═══ MATERIAL PROVIDED ═══

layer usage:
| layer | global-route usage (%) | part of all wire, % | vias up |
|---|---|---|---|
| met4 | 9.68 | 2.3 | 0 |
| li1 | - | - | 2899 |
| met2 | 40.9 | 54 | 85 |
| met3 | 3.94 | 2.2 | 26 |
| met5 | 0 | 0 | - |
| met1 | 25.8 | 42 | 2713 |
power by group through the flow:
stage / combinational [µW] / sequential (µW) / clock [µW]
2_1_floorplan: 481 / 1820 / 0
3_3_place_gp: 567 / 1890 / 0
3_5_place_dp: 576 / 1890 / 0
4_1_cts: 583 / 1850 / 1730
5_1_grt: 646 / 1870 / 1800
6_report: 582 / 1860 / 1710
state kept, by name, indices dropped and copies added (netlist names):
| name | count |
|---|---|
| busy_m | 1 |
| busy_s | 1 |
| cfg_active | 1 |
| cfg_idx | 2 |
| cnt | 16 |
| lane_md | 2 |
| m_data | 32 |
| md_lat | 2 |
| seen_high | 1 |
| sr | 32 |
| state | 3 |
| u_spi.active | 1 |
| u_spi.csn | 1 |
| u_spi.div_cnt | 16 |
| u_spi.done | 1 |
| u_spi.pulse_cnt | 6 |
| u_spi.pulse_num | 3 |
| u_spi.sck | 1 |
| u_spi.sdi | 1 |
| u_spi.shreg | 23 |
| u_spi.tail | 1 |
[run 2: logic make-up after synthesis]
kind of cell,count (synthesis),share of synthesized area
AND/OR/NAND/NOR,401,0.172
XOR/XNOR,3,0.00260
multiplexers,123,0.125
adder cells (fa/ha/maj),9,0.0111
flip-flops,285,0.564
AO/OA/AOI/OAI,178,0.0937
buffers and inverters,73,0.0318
## config.mk

```make
export PLATFORM = sky130hd
export DESIGN_NAME = sdiv_seq_flat
export DESIGN_NICKNAME = d
export VERILOG_FILES = /design/src/rtl/sdiv_seq_if.sv /design/src/rtl/sdiv_seq.sv /design/src/flat_wrapper.sv
export SDC_FILE = /design/constraint.sdc
export NUM_CORES = 1
export LEC_CHECK = 0
export CELL_PAD_IN_SITES_DETAIL_PLACEMENT = 0
export CELL_PAD_IN_SITES_GLOBAL_PLACEMENT = 1
export CORE_MARGIN = 2
export CORE_UTILIZATION = 42
export CTS_CLUSTER_SIZE = 20
export DETAILED_ROUTE_END_ITERATION = 10
export PLACE_DENSITY = 0.77
export SYNTH_ARGS = -nofsm -noshare
export SYNTH_HDL_FRONTEND = slang
export SYNTH_SLANG_ARGS = --single-unit
export TNS_END_PERCENT = 1
```

## constraint.sdc

```tcl
create_clock -name clk -period 2.9 [get_ports clk]
set_clock_uncertainty 0.05 [all_clocks]
set_input_delay 0.58 -clock clk [delete_from_list [all_inputs] [get_ports clk]]
set_output_delay 0.58 -clock clk [all_outputs]
set_load 0.01 [all_outputs]
```

## src/rtl/sdiv_seq_if.sv

```systemverilog
// ---------------------------------------------------------------------------
// sdiv_seq_if
//
// Purpose: bundles the operand and result handshakes of the sequential
// signed divider so that the divider can sit behind datapath control logic
// as one port.
//
// Parameters:
//   W          operand/result width in bits (two's complement)
//
// Signals:
//   in_valid   requester -> divider   operands valid
//   in_ready   divider   -> requester divider can accept operands
//   dividend   requester -> divider   signed dividend, W bits
//   divisor    requester -> divider   signed divisor, W bits
//   out_valid  divider   -> requester result valid
//   out_ready  requester -> divider   requester accepts result
//   quotient   divider   -> requester signed quotient, W bits
//   remainder  divider   -> requester signed remainder, W bits
//   err        divider   -> requester divide-by-zero or MIN/-1 flag
//                                     (only when SDIV_ERR_FLAG_EN is defined)
//
// Modports:
//   master     the requester side
//   slave      the divider side
//
// Build option: define SDIV_ERR_FLAG_EN to add the err signal.
// ---------------------------------------------------------------------------
interface sdiv_seq_if #(
    parameter int W = 8
);
    logic         in_valid;
    logic         in_ready;
    logic [W-1:0] dividend;
    logic [W-1:0] divisor;
    logic         out_valid;
    logic         out_ready;
    logic [W-1:0] quotient;
    logic [W-1:0] remainder;

`ifdef SDIV_ERR_FLAG_EN
    logic         err;

    modport master (
        output in_valid,
        output dividend,
        output divisor,
        output out_ready,
        input  in_ready,
        input  out_valid,
        input  quotient,
        input  remainder,
        input  err
    );

    modport slave (
        input  in_valid,
        input  dividend,
        input  divisor,
        input  out_ready,
        output in_ready,
        output out_valid,
        output quotient,
        output remainder,
        output err
    );
`else
    modport master (
        output in_valid,
        output dividend,
        output divisor,
        output out_ready,
        input  in_ready,
        input  out_valid,
        input  quotient,
        input  remainder
    );

    modport slave (
        input  in_valid,
        input  dividend,
        input  divisor,
        input  out_ready,
        output in_ready,
        output out_valid,
        output quotient,
        output remainder
    );
`endif
endinterface

```

## src/rtl/sdiv_seq.sv

```systemverilog
// ---------------------------------------------------------------------------
// sdiv_seq
//
// Purpose: parametrised sequential signed integer divider. Operands are
// converted to magnitudes when accepted, divided one quotient bit per clock
// with a radix-2 restoring algorithm, and the signs are applied in a final
// fix-up cycle. The quotient truncates toward zero and the remainder takes
// the sign of the dividend.
//
// Parameters:
//   W      operand/result width, 2..32
//
// Ports:
//   clk    clock, all state changes on the rising edge
//   rst    synchronous active-high reset
//   bus    sdiv_seq_if slave modport:
//            in_valid/in_ready    operand handshake (in_ready high only in IDLE)
//            dividend/divisor     signed operands
//            out_valid/out_ready  result handshake
//            quotient/remainder   signed results, held until the next fix-up
//            err                  dbz | ovf (only with SDIV_ERR_FLAG_EN)
//
// Timing: counting the accepting cycle as the first, one IDLE cycle, W CALC
// cycles and one FIX cycle pass before out_valid is seen, so out_valid rises
// on the (W+2)-th rising edge counted from the accepting edge inclusive. With
// out_ready held high a new division can start every W+3 cycles.
//
// Special results:
//   divisor == 0        quotient = -1, remainder = dividend
//   MIN / -1            quotient = MIN, remainder = 0 (natural wrap)
//
// Build option: define SDIV_ERR_FLAG_EN to add the err output and the
// overflow flag register. Results are identical in both builds.
// ---------------------------------------------------------------------------
module sdiv_seq #(
    parameter int W = 8
) (
    input  logic      clk,
    input  logic      rst,
    sdiv_seq_if.slave bus
);

    localparam int            CW        = $clog2(W + 1);
    localparam logic [CW-1:0] LAST_ITER = CW'(W - 1);
    localparam logic [W-1:0]  ONE       = W'(1);
`ifdef SDIV_ERR_FLAG_EN
    localparam logic [W-1:0]  MIN_VAL   = {1'b1, {(W-1){1'b0}}};
`endif

    typedef enum logic [1:0] {
        IDLE,
        CALC,
        FIX,
        DONE
    } state_t;

    state_t        state_q, state_d;
    logic [CW-1:0] cnt_q, cnt_d;
    // Dividend magnitude, shifted left once per CALC cycle so its MSB is
    // always the next bit to bring into the partial remainder.
    logic [W-1:0]  a_q, a_d;
    // Divisor magnitude; it stays untouched, so a zero here in FIX means the
    // operation was a divide-by-zero and no separate flag is needed.
    logic [W-1:0]  b_q, b_d;
    logic [W:0]    pr_q, pr_d;
    logic [W-1:0]  qm_q, qm_d;
    logic          neg_quo_q, neg_quo_d;
    logic          neg_rem_q, neg_rem_d;
    logic          in_ready_q, in_ready_d;
    logic          out_valid_q, out_valid_d;
    logic [W-1:0]  quo_q, quo_d;
    logic [W-1:0]  rem_q, rem_d;
`ifdef SDIV_ERR_FLAG_EN
    logic          ovf_q, ovf_d;
    logic          err_q, err_d;
`endif

    logic [W-1:0]  dividend_mag;
    logic [W-1:0]  divisor_mag;
    logic [W+1:0]  trial;
    logic          trial_ok;

    // Magnitudes of the incoming operands. |MIN| = 2^(W-1) still fits in W
    // unsigned bits, so the two's complement negation needs no extra bit.
    assign dividend_mag = bus.dividend[W-1] ? (~bus.dividend + ONE) : bus.dividend;
    assign divisor_mag  = bus.divisor[W-1]  ? (~bus.divisor  + ONE) : bus.divisor;

    // Restoring step: shift the next dividend bit into the partial remainder
    // and trial-subtract the divisor. The partial remainder never reaches
    // 2^W, so a W+2 bit difference has a reliable sign bit.
    assign trial    = {pr_q, a_q[W-1]} - {2'b00, b_q};
    assign trial_ok = ~trial[W+1];

    // Next-state and datapath logic for all four states. Handshake outputs
    // are derived from the next state so they are registered alongside it.
    always_comb begin
        state_d   = state_q;
        cnt_d     = cnt_q;
        a_d       = a_q;
        b_d       = b_q;
        pr_d      = pr_q;
        qm_d      = qm_q;
        neg_quo_d = neg_quo_q;
        neg_rem_d = neg_rem_q;
        quo_d     = quo_q;
        rem_d     = rem_q;
`ifdef SDIV_ERR_FLAG_EN
        ovf_d     = ovf_q;
        err_d     = err_q;
`endif

        case (state_q)
            IDLE: begin
                if (bus.in_valid && in_ready_q) begin
                    a_d       = dividend_mag;
                    b_d       = divisor_mag;
                    pr_d      = '0;
                    qm_d      = '0;
                    cnt_d     = '0;
                    neg_quo_d = bus.dividend[W-1] ^ bus.divisor[W-1];
                    neg_rem_d = bus.dividend[W-1];
`ifdef SDIV_ERR_FLAG_EN
                    ovf_d     = (bus.dividend == MIN_VAL) && (bus.divisor == '1);
`endif
                    state_d   = CALC;
                end
            end

            CALC: begin
                a_d   = {a_q[W-2:0], 1'b0};
                pr_d  = trial_ok ? trial[W:0] : {pr_q[W-1:0], a_q[W-1]};
                qm_d  = {qm_q[W-2:0], trial_ok};
                cnt_d = cnt_q + CW'(1);
                if (cnt_q == LAST_ITER) begin
                    state_d = FIX;
                end
            end

            FIX: begin
                quo_d = neg_quo_q ? (~qm_q + ONE) : qm_q;
                // With a zero divisor every trial succeeds, so the partial
                // remainder ends up holding |dividend| and sign correction
                // rebuilds the original dividend; only the quotient needs
                // forcing to -1.
                rem_d = neg_rem_q ? (~pr_q[W-1:0] + ONE) : pr_q[W-1:0];
                if (b_q == '0) begin
                    quo_d = '1;
                end
`ifdef SDIV_ERR_FLAG_EN
                err_d = (b_q == '0) | ovf_q;
`endif
                state_d = DONE;
            end

            DONE: begin
                if (out_valid_q && bus.out_ready) begin
                    state_d = IDLE;
                end
            end

            default: begin
                state_d = IDLE;
            end
        endcase

        in_ready_d  = (state_d == IDLE);
        out_valid_d = (state_d == DONE);
    end

    // State register. Reset abandons any division in flight and clears the
    // visible results.
    always_ff @(posedge clk) begin
        if (rst) begin
            state_q     <= IDLE;
            cnt_q       <= '0;
            a_q         <= '0;
            b_q         <= '0;
            pr_q        <= '0;
            qm_q        <= '0;
            neg_quo_q   <= 1'b0;
            neg_rem_q   <= 1'b0;
            in_ready_q  <= 1'b1;
            out_valid_q <= 1'b0;
            quo_q       <= '0;
            rem_q       <= '0;
`ifdef SDIV_ERR_FLAG_EN
            ovf_q       <= 1'b0;
            err_q       <= 1'b0;
`endif
        end else begin
            state_q     <= state_d;
            cnt_q       <= cnt_d;
            a_q         <= a_d;
            b_q         <= b_d;
            pr_q        <= pr_d;
            qm_q        <= qm_d;
            neg_quo_q   <= neg_quo_d;
            neg_rem_q   <= neg_rem_d;
            in_ready_q  <= in_ready_d;
            out_valid_q <= out_valid_d;
            quo_q       <= quo_d;
            rem_q       <= rem_d;
`ifdef SDIV_ERR_FLAG_EN
            ovf_q       <= ovf_d;
            err_q       <= err_d;
`endif
        end
    end

    assign bus.in_ready  = in_ready_q;
    assign bus.out_valid = out_valid_q;
    assign bus.quotient  = quo_q;
    assign bus.remainder = rem_q;
`ifdef SDIV_ERR_FLAG_EN
    assign bus.err       = err_q;
`endif

endmodule

```

## src/flat_wrapper.sv

```systemverilog
// flat-port wrapper written by rule: the top's interface ports become plain ports
module sdiv_seq_flat 
#(
    parameter int W = 8
)
  (clk, rst, bus_in_valid, bus_dividend, bus_divisor, bus_out_ready, bus_in_ready, bus_out_valid, bus_quotient, bus_remainder);
  sdiv_seq_if #(.W(W)) bus_i ();
  input  logic clk;
  input  logic rst;
  input wire logic [$bits(bus_i.in_valid)-1:0] bus_in_valid;
  input wire logic [$bits(bus_i.dividend)-1:0] bus_dividend;
  input wire logic [$bits(bus_i.divisor)-1:0] bus_divisor;
  input wire logic [$bits(bus_i.out_ready)-1:0] bus_out_ready;
  output wire logic [$bits(bus_i.in_ready)-1:0] bus_in_ready;
  output wire logic [$bits(bus_i.out_valid)-1:0] bus_out_valid;
  output wire logic [$bits(bus_i.quotient)-1:0] bus_quotient;
  output wire logic [$bits(bus_i.remainder)-1:0] bus_remainder;
  assign bus_i.in_valid = bus_in_valid;
  assign bus_i.dividend = bus_dividend;
  assign bus_i.divisor = bus_divisor;
  assign bus_i.out_ready = bus_out_ready;
  assign bus_in_ready = bus_i.in_ready;
  assign bus_out_valid = bus_i.out_valid;
  assign bus_quotient = bus_i.quotient;
  assign bus_remainder = bus_i.remainder;
  sdiv_seq #(.W(W)) u_core (.clk(clk), .rst(rst), .bus(bus_i));
endmodule
```

==> results of run 1 <==
-- through the flow --
| stage | util | total power, mW |
|---|---|---|
| floorplan | - | 1.45 |
| global route | 0.528 | 2.55 |
| finish | 0.528 | 2.40 |
| CTS | 0.528 | 2.42 |
| global placement | 0.498 | 1.58 |
| detailed placement | 0.498 | 1.59 |
-- final timing paths --
path	from	to	slack [ns]	cells past startpoint
worst min register to register	u_core.bus.remainder[6]	u_core.bus.remainder[6]	0.41	2
worst max-delay path	u_core.pr_q[0]	u_core.pr_q[1]	0.51	7
worst max register to register	u_core.pr_q[0]	u_core.pr_q[1]	0.51	7
worst min-delay path	u_core.bus.remainder[6]	u_core.bus.remainder[6]	0.41	2
-- tightest hold or removal path: stages, from the launching register on --
cell,delay (ns)
dfxtp_1,0.31
nand2_1,0.05
a21oi_1,0.05
-- cells in the final DEF (no fill, tap or decap), types with 7 or more instances in the layout --
cell	instances
xor2_1	14
a21oi_1	19
o21ai_0	8
o31ai_1	9
ha_1	13
nand2b_1	7
a22oi_1	11
nand3_1	8
o211ai_1	7
xnor2_1	12
nor2_1	51
nand4_1	7
clkdlybuf4s50_1	37
a211oi_1	24
nand2_1	43
inv_1	17
buf_4	9
dfxtp_1	59
clkbuf_8	10
-- kinds of logic (layout without fill, tap and decap cells) --
family	after synthesis	count (layout)
mux	4	4
buf+inv	41	79
compound gates	93	93
simple gates	154	154
xor+xnor	26	26
fa+ha+maj	14	14
flops	59	59
-- area by class of cell --
| type | instances | area [µm²] |
|---|---|---|
| multi-input cells | 291 | 1820 |
| repair buffers | 46 | 438 |
| clock buffers | 12 | 145 |
| well taps | 99 | 124 |
| fillers | 762 | 3440 |
| inverters | 17 | 63.8 |
| flip-flops and latches | 59 | 1180 |
| clock inverters | 4 | 73.8 |
-- sequential cells by signal, summed over array words and instances, names as in the netlist --
signal and flops:
u_core.neg_quo_q 1, u_core.state_q 2, u_core.bus.out_valid 1, u_core.a_q 8
u_core.bus.in_ready 1, u_core.b_q 8, u_core.cnt_q 4, u_core.bus.quotient 8
u_core.bus.remainder 8, u_core.pr_q 9, u_core.neg_rem_q 1, u_core.qm_q 8
-- per-layer routing --
layer | GRT usage | up-vias | wire (µm)
li1 | - | 1461 | -
met1 | 0.224 | 1209 | 3360
met2 | 0.262 | 46 | 2950
met3 | 0.0417 | 8 | 262
met4 | 0.0644 | 0 | 86
met5 | 0 | - | 0
-- power breakdown --
group          total [mW]  internal [mW]  leakage, nW  switching (mW)
logic               0.644          0.290        0.814           0.354
clock network       0.829          0.508        0.111           0.321
registers           0.923          0.860        0.479          0.0623
total                2.40           1.66         1.40           0.737
==> load_flow_metrics.sql, run 1 <==
INSERT INTO impl_metrics (metric_group, metric, value, unit) VALUES
('grt', 'globalRouteOverflowTotal', '0', ''),
('synthesis', 'synth_compound_gate_area_share', '0.205', ''),
('outcome', 'run_status', 'complete, no violations', ''),
('power', 'cellPowerDensity', '622', 'nW/µm²'),
('cells_and_area', 'final_cell_count_no_fill', '528', ''),
('die', 'initial_util', '0.435', ''),
('power', 'cellLeakagePower', '1.40', 'nW'),
('synthesis', 'post_synth.cell_area_avg', '8.11', 'µm²'),
('setup_path', 'crit_chain', 'ha_1 > nor2b_1 > o31ai_2 > a211oi_1 > or3_1 > and2_1 > a311o_1', ''),
('detailed_routing', 'post_drt_via_cell_ratio', '5.16', ''),
('detailed_routing', 'via_count', '2724', ''),
('setup_path', 'setup.worst_path.class', 'flop to flop', ''),
('cells_and_area', 'nets', '458', ''),
('synthesis', 'yosysUniqueCellTypes', '43', ''),
('place', 'placement.setup.worst_slack', '0.511', 'ns'),
('detailed_routing', 'drtAntennaViolNets', '0', ''),
('detailed_routing', 'totalWireLength', '6.66', 'mm'),
('synthesis', 'xor_xnor_share_of_the_synthesized_area', '0.0719', ''),
('die', 'fp.dieArea', '8260', 'µm²'),
('synthesis', 'synth_top_family_by_area', 'simple AND/OR/NAND/NOR gates', ''),
('clock_network', 'cts.repair.resized', '0', ''),
('sta', 'achievable-frequency', '418', 'MHz'),
('clock_network', 'clock_sinks', '59', ''),
('place', 'port-buffer-count', '37', ''),
('synthesis', 'postSynthRegisterBits', '59', ''),
('sta', 'tightestPinTransition', '0.640', 'ns'),
('synthesis', 'synthesis.area', '3170', 'µm²'),
('die', 'floorplan.rows', '31', ''),
('setup_path', 'critical_path.max_stage_delay', '0.47', 'ns'),
('setup_path', 'cp_data_required_time', '3.07', 'ns'),
('grt', 'grt_pass1_vias', '2444', ''),
('synthesis', 'seq_area_frac_synth', '0.373', ''),
('cells_and_area', 'final_layout_size_suffix_gt1_frac', '0.0676', ''),
('synthesis', 'yosys_synthesis_warning_count', '0', ''),
('grt', 'grtUsageTotal', '0.168', ''),
('synthesis', 'gate_count_post_synth', '391', ''),
('synthesis', 'yosys.area.top_type', 'dfxtp_1', ''),
('synthesis', 'post_synth_mux_area_share', '0.0126', ''),
('die', 'fp.dieW', '90.9', 'µm'),
('sta', 'max-slew-margin-rel', '0.573', ''),
('hold_path', 'min_path_type', 'flop to flop', ''),
('sta', 'timing.final.crit_share', '0.825', ''),
('place', 'place_congestion', '0.810', ''),
('die', 'die_h', '90.9', 'µm'),
('synthesis', 'synth_top_area_share', '0.373', ''),
('clock_network', 'cts_buffers', '9', ''),
('setup_path', 'cp.buffers_inverters', '0', ''),
('setup_path', 'critical_path_peak_fanout', '7', ''),
('clock_network', 'worst_skew_pair.late_latency', '0.33', 'ns'),
('clock_network', 'number_of_h_tree_branching_levels', '3', ''),
('flow_run', 'max-cap-violations', '0', ''),
('detailed_routing', 'drt_first_pass_iters', '5', ''),
('synthesis', 'post_synth_main_area_contributors', 'dfxtp_1, nor2_1, a211oi_1, ha_1, nand2_1', ''),
('grt', 'grt_max_degree', '49', ''),
('clock_network', 'max-clock-path-buffers', '2', ''),
('sta', 'timing.final.hold_violations', '0', ''),
('place', 'detailedPlacementHpwl', '4.95', 'mm'),
('cells_and_area', 'layout.cell_area.non_filler', '3850', 'µm²'),
('sta', 'maxSlewViolCount', '0', ''),
('place', 'place_inst', '512', ''),
('synthesis', 'syn_nets', '425', ''),
('detailed_routing', 'drt_first_iter_violations', '139', ''),
('synthesis', 'synth_simple_gate_area_share', '0.229', ''),
('power', 'ir_drop', '265', 'µV'),
('sta', 'finalCriticalPeriod', '2.39', 'ns'),
('clock_network', 'clock-root-buffer', 'clkbuf_8', ''),
('cells_and_area', 'antenna_cells_inserted', '0', ''),
('setup_path', 'cp_data_arrival_time', '2.56', 'ns'),
('synthesis', 'number_of_flops_mapped_to_enable_cells_by_yosys', '0', ''),
('clock_network', 'cts_tree', 'yes', ''),
('clock_network', 'quantity_of_hold_fixing_buffers_added_after_cts', '0', '');
(Power assumes the default switching activity.)
==> run 2, diff against run 1 <==
--- a/config.mk
+++ b/config.mk
@@ -8,10 +8,10 @@
 export CELL_PAD_IN_SITES_DETAIL_PLACEMENT = 0
 export CELL_PAD_IN_SITES_GLOBAL_PLACEMENT = 1
 export CORE_MARGIN = 2
-export CORE_UTILIZATION = 42
+export CORE_UTILIZATION = 37
 export CTS_CLUSTER_SIZE = 20
 export DETAILED_ROUTE_END_ITERATION = 10
-export PLACE_DENSITY = 0.77
+export PLACE_DENSITY = 0.72
 export SYNTH_ARGS = -nofsm -noshare
 export SYNTH_HDL_FRONTEND = slang
 export SYNTH_SLANG_ARGS = --single-unit
==> constraint.sdc (replaced) <==
create_clock -name clk -period 2.1 [get_ports clk]
set_clock_uncertainty 0.05 [all_clocks]
set_input_delay 0.42 -clock clk [delete_from_list [all_inputs] [get_ports clk]]
set_output_delay 0.42 -clock clk [all_outputs]
set_load 0.01 [all_outputs]
==> run 2 against run 1 <==
Non-clock buffer count grew 35. Design area grew 7.6%. Combinational power grew 85%. Register-to-register slack lost 0.53 ns. Final cell count grew 7.8%. The run now ends with negative setup slack left. Global-route usage grew 0.79 points. Die area grew 13%. Fmax grew 13%. Hold slack lost 0.0023 ns. Setup slack lost 0.53 ns. Core utilization shrank 2.6 points. Flip-flop and latch count is the same.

═══

▶ TASK TO CARRY OUT
Print only these lines, please. They run from the start of the entries above to the line containing "2_1_floorplan: 481 / 1820 / 0", both ends included, and must match exactly.

▶ RESPONSE BOX
layer usage:
| layer | global-route usage (%) | part of all wire, % | vias up |
|---|---|---|---|
| met4 | 9.68 | 2.3 | 0 |
| li1 | - | - | 2899 |
| met2 | 40.9 | 54 | 85 |
| met3 | 3.94 | 2.2 | 26 |
| met5 | 0 | 0 | - |
| met1 | 25.8 | 42 | 2713 |
power by group through the flow:
stage / combinational [µW] / sequential (µW) / clock [µW]
2_1_floorplan: 481 / 1820 / 0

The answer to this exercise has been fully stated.